Saved entries
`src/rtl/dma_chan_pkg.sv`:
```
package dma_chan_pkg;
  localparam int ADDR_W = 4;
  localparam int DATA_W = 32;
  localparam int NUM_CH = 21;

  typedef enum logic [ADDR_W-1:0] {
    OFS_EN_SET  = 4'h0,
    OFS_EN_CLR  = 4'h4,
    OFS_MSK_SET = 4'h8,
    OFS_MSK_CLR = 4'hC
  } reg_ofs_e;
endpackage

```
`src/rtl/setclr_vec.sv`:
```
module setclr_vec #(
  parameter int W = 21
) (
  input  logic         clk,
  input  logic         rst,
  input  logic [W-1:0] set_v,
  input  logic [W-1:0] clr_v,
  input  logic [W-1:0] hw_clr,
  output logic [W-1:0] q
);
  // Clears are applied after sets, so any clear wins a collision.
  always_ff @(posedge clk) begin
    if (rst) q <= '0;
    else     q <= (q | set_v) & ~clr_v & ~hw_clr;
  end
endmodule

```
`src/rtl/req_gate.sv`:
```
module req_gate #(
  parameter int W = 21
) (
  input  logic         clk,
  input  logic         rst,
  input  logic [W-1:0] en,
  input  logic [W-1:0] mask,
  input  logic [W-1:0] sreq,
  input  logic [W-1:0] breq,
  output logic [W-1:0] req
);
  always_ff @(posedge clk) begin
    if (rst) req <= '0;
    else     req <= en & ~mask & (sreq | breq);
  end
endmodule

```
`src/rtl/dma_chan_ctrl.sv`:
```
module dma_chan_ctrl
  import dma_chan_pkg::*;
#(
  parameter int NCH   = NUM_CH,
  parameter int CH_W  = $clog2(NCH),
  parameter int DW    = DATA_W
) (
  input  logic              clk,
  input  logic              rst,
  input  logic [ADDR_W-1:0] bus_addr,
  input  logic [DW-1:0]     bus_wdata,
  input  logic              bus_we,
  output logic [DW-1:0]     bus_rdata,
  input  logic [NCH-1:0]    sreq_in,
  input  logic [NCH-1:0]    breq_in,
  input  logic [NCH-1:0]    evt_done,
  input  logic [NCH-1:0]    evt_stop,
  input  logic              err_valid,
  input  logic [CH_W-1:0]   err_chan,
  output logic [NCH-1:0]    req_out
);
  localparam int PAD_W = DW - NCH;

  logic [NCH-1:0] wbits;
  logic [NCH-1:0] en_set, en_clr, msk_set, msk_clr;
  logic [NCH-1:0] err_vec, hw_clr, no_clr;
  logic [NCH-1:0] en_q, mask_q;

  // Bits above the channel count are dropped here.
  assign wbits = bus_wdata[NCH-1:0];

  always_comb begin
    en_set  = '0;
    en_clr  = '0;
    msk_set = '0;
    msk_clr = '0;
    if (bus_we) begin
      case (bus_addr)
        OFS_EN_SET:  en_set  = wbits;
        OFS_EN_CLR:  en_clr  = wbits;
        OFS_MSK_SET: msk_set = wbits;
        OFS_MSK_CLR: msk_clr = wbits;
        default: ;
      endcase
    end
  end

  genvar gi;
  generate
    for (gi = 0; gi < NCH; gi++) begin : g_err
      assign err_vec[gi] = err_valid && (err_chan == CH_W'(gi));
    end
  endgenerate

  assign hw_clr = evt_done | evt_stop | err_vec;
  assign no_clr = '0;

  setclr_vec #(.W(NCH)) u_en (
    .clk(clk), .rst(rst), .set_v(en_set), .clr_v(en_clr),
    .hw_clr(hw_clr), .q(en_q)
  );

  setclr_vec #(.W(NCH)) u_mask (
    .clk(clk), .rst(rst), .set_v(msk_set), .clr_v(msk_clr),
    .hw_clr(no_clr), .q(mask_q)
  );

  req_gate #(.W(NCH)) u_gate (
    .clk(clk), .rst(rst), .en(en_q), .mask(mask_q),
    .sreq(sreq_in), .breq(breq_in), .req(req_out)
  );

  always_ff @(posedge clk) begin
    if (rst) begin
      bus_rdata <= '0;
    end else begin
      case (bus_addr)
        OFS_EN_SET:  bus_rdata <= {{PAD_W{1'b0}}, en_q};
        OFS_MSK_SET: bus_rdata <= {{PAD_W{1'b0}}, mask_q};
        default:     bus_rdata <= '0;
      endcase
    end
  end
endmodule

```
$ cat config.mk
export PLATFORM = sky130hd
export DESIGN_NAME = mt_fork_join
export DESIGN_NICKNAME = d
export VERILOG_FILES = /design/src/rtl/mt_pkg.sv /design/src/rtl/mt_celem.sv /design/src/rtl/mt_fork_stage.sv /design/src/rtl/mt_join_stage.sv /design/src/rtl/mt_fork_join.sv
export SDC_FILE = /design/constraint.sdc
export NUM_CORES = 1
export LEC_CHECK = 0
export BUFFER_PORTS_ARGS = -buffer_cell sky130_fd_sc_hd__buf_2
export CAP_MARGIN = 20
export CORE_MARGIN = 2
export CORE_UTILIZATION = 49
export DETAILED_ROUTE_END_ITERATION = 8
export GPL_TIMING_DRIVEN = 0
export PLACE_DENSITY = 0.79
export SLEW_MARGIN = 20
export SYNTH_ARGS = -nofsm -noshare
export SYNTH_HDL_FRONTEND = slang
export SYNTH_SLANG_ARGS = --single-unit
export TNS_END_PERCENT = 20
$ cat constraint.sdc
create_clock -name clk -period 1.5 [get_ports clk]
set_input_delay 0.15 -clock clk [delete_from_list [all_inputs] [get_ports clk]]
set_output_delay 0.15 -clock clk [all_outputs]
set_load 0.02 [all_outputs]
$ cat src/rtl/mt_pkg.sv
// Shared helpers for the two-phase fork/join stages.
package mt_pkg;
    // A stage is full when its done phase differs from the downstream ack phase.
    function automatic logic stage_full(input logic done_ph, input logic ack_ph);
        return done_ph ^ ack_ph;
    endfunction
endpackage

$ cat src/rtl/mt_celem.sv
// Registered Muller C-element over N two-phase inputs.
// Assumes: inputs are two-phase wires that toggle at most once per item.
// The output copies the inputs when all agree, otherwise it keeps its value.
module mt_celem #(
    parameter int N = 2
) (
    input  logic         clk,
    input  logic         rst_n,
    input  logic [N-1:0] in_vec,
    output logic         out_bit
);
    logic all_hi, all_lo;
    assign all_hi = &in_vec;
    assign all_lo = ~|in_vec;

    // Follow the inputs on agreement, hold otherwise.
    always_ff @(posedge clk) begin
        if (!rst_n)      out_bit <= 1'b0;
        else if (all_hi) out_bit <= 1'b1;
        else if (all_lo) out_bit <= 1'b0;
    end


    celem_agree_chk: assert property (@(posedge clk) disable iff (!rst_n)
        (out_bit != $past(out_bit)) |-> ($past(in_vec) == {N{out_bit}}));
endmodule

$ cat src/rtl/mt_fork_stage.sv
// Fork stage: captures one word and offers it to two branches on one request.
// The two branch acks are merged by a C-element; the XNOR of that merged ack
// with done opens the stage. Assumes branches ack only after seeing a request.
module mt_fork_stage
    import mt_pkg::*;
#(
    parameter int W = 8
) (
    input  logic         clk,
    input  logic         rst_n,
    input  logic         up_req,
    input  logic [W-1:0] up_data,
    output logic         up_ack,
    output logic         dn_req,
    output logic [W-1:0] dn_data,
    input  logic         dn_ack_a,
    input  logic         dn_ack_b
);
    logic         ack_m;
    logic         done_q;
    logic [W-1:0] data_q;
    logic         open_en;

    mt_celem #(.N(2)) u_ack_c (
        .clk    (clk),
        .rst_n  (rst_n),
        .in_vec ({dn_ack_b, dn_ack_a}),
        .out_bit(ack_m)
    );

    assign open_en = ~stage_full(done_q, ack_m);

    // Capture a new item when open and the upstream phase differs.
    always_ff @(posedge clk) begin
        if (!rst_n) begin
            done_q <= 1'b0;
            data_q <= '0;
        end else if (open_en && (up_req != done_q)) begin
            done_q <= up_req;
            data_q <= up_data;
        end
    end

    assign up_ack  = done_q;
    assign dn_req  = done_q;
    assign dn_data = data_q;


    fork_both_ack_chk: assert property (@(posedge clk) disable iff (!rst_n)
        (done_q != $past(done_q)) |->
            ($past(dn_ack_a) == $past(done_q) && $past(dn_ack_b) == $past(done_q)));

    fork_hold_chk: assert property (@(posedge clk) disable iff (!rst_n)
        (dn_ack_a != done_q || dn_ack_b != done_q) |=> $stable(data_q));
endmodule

---

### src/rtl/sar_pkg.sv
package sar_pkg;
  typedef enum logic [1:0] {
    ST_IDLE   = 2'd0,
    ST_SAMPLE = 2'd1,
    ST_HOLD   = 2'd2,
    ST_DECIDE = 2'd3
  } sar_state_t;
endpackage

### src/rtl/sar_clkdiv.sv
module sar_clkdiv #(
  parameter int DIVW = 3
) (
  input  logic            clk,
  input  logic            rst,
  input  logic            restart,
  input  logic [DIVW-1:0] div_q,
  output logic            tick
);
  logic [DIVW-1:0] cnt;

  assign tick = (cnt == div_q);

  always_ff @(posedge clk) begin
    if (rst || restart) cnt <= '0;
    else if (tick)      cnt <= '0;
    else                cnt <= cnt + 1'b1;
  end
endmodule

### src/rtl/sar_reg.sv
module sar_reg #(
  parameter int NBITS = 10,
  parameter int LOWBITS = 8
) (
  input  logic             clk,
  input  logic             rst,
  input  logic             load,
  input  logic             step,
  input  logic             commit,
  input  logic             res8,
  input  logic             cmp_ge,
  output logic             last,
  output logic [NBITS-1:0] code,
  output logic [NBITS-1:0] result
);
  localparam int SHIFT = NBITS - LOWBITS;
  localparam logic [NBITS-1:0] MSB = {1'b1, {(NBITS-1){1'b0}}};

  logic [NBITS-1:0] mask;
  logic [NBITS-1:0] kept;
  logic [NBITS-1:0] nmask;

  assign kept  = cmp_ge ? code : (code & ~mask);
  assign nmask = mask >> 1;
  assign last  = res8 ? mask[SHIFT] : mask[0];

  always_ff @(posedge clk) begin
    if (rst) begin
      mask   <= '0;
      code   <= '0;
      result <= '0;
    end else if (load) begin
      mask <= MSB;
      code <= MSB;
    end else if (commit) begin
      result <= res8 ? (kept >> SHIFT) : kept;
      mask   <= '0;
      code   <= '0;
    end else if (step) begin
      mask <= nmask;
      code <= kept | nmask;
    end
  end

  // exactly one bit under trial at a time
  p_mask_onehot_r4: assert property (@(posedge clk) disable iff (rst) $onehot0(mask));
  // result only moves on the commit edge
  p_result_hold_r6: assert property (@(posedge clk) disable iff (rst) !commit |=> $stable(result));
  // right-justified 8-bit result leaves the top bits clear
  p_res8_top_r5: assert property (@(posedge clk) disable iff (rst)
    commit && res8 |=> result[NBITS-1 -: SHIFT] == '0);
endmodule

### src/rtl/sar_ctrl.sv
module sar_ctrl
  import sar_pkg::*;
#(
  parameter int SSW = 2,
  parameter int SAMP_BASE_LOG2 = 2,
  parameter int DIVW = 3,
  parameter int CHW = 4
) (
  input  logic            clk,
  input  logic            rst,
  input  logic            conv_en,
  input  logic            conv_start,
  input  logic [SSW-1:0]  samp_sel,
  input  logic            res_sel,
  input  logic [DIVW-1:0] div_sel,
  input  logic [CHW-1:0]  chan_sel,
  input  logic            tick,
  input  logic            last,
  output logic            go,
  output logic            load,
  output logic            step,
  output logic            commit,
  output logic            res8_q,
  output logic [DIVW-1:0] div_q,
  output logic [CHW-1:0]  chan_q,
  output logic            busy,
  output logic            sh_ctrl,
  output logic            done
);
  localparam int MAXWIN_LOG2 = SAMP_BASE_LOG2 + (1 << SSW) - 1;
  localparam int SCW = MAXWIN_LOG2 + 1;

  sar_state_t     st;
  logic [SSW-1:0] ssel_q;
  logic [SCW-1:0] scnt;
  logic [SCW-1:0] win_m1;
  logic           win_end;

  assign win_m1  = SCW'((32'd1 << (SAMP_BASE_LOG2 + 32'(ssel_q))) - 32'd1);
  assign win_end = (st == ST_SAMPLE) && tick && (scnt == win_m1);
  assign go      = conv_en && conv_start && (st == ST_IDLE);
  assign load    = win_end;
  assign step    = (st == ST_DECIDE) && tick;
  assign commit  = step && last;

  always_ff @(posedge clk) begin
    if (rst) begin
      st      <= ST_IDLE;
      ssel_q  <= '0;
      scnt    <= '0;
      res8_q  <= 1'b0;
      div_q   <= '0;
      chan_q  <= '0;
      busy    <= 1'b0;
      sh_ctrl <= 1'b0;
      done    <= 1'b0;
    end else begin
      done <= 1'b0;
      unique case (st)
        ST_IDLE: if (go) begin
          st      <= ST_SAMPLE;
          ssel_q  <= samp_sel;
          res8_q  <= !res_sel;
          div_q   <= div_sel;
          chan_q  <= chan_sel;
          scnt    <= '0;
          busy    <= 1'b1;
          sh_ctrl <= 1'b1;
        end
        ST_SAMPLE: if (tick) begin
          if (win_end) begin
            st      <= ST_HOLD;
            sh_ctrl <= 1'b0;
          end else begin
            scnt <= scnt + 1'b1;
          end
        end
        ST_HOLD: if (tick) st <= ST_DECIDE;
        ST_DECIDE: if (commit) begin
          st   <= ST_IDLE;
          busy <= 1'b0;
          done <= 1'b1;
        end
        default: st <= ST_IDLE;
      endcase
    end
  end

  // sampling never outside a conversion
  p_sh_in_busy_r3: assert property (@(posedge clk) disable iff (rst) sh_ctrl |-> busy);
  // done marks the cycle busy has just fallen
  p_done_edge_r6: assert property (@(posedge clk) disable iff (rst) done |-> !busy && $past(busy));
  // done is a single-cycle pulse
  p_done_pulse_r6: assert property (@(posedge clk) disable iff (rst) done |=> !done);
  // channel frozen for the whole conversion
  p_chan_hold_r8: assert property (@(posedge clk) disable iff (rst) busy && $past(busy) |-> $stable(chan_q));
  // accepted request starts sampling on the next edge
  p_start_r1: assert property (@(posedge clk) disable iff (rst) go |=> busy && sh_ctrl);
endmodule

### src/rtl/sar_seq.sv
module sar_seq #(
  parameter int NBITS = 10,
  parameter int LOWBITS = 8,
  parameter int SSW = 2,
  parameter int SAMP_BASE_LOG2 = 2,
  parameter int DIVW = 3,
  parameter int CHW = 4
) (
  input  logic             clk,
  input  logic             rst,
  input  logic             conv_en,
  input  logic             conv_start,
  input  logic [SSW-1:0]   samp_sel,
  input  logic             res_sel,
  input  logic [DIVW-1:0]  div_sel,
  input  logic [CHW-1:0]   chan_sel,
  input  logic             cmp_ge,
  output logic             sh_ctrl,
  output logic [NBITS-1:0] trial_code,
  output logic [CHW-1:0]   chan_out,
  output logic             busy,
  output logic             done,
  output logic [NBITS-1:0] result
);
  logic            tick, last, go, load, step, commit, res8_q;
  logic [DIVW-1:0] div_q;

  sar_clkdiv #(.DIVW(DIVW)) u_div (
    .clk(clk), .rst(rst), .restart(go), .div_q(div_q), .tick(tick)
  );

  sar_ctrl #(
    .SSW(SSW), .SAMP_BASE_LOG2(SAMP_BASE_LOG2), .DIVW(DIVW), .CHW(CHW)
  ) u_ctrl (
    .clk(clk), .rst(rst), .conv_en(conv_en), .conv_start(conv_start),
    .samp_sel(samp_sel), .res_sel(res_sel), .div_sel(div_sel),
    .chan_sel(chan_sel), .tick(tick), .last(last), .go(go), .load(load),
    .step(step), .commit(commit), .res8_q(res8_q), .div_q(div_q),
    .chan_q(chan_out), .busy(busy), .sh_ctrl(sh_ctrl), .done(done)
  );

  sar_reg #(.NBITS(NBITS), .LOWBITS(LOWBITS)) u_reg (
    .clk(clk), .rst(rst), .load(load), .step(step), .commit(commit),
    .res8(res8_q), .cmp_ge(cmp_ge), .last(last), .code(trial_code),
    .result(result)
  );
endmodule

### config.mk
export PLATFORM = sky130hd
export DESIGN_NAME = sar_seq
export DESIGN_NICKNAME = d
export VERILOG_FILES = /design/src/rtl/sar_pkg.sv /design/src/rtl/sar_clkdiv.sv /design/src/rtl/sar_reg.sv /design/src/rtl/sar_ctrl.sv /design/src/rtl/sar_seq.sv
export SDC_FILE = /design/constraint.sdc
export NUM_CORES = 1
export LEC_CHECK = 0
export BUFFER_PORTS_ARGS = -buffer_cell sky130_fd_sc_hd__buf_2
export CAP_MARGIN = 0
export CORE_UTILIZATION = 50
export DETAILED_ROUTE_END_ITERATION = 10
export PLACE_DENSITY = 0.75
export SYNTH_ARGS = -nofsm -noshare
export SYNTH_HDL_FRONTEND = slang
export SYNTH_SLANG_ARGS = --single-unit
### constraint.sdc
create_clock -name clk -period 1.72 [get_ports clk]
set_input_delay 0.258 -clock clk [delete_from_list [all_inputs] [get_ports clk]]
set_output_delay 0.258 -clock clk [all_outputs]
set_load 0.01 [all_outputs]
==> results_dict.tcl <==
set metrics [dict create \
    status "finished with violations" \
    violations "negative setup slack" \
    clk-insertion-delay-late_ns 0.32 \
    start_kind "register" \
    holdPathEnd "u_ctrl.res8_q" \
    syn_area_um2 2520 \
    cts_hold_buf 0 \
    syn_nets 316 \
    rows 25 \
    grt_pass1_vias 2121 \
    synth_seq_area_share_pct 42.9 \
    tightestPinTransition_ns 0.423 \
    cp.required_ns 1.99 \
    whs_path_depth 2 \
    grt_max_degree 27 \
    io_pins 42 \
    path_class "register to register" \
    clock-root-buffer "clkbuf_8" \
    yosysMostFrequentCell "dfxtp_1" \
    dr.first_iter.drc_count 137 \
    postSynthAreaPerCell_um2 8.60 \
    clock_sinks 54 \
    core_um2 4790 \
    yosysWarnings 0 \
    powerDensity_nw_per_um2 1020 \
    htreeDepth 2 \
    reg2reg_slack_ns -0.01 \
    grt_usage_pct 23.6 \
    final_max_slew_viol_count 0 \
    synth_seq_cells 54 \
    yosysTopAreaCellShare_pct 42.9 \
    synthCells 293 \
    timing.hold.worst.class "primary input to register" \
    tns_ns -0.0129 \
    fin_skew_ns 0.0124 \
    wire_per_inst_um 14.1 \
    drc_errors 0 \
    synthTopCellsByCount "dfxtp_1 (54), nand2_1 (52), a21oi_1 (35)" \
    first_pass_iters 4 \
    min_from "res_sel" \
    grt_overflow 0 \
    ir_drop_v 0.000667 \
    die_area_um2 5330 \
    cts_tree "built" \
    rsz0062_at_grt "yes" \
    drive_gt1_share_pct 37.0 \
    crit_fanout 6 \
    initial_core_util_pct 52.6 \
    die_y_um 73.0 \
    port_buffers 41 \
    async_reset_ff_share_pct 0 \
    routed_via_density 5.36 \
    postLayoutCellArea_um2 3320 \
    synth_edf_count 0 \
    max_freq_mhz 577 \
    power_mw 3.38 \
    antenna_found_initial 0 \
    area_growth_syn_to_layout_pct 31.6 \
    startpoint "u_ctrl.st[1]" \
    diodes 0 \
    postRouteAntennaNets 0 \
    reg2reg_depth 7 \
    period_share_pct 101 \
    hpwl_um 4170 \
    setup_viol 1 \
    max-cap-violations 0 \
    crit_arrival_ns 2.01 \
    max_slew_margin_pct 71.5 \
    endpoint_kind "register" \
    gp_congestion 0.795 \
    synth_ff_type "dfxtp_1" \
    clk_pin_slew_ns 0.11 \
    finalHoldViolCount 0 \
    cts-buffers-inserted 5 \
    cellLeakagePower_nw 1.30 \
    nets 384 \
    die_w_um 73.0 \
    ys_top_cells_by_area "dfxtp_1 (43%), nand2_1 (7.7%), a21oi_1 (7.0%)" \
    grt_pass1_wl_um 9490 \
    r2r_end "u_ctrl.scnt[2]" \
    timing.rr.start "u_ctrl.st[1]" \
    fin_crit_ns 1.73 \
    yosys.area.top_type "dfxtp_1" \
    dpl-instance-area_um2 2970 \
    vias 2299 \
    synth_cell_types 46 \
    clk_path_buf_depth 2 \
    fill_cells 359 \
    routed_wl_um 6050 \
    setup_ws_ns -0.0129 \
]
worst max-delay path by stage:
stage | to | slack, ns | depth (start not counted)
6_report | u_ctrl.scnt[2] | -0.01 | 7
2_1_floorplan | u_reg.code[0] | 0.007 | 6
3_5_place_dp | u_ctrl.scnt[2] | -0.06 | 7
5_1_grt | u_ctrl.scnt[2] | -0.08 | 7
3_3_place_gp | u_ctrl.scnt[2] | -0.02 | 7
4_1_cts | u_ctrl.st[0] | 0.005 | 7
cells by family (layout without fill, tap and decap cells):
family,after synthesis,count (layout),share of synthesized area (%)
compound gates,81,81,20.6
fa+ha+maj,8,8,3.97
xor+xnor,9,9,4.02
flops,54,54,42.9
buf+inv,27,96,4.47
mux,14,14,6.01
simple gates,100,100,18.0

> **PROBLEM REQUIREMENTS**
Given the data above, transcribe exactly the lines from the one containing "postSynthAreaPerCell_um2 8.60 \" down to the one containing "area_growth_syn_to_layout_pct 31.6 \", and no others.

> **ANSWER SECTION**
    postSynthAreaPerCell_um2 8.60 \
    clock_sinks 54 \
    core_um2 4790 \
    yosysWarnings 0 \
    powerDensity_nw_per_um2 1020 \
    htreeDepth 2 \
    reg2reg_slack_ns -0.01 \
    grt_usage_pct 23.6 \
    final_max_slew_viol_count 0 \
    synth_seq_cells 54 \
    yosysTopAreaCellShare_pct 42.9 \
    synthCells 293 \
    timing.hold.worst.class "primary input to register" \
    tns_ns -0.0129 \
    fin_skew_ns 0.0124 \
    wire_per_inst_um 14.1 \
    drc_errors 0 \
    synthTopCellsByCount "dfxtp_1 (54), nand2_1 (52), a21oi_1 (35)" \
    first_pass_iters 4 \
    min_from "res_sel" \
    grt_overflow 0 \
    ir_drop_v 0.000667 \
    die_area_um2 5330 \
    cts_tree "built" \
    rsz0062_at_grt "yes" \
    drive_gt1_share_pct 37.0 \
    crit_fanout 6 \
    initial_core_util_pct 52.6 \
    die_y_um 73.0 \
    port_buffers 41 \
    async_reset_ff_share_pct 0 \
    routed_via_density 5.36 \
    postLayoutCellArea_um2 3320 \
    synth_edf_count 0 \
    max_freq_mhz 577 \
    power_mw 3.38 \
    antenna_found_initial 0 \
    area_growth_syn_to_layout_pct 31.6 \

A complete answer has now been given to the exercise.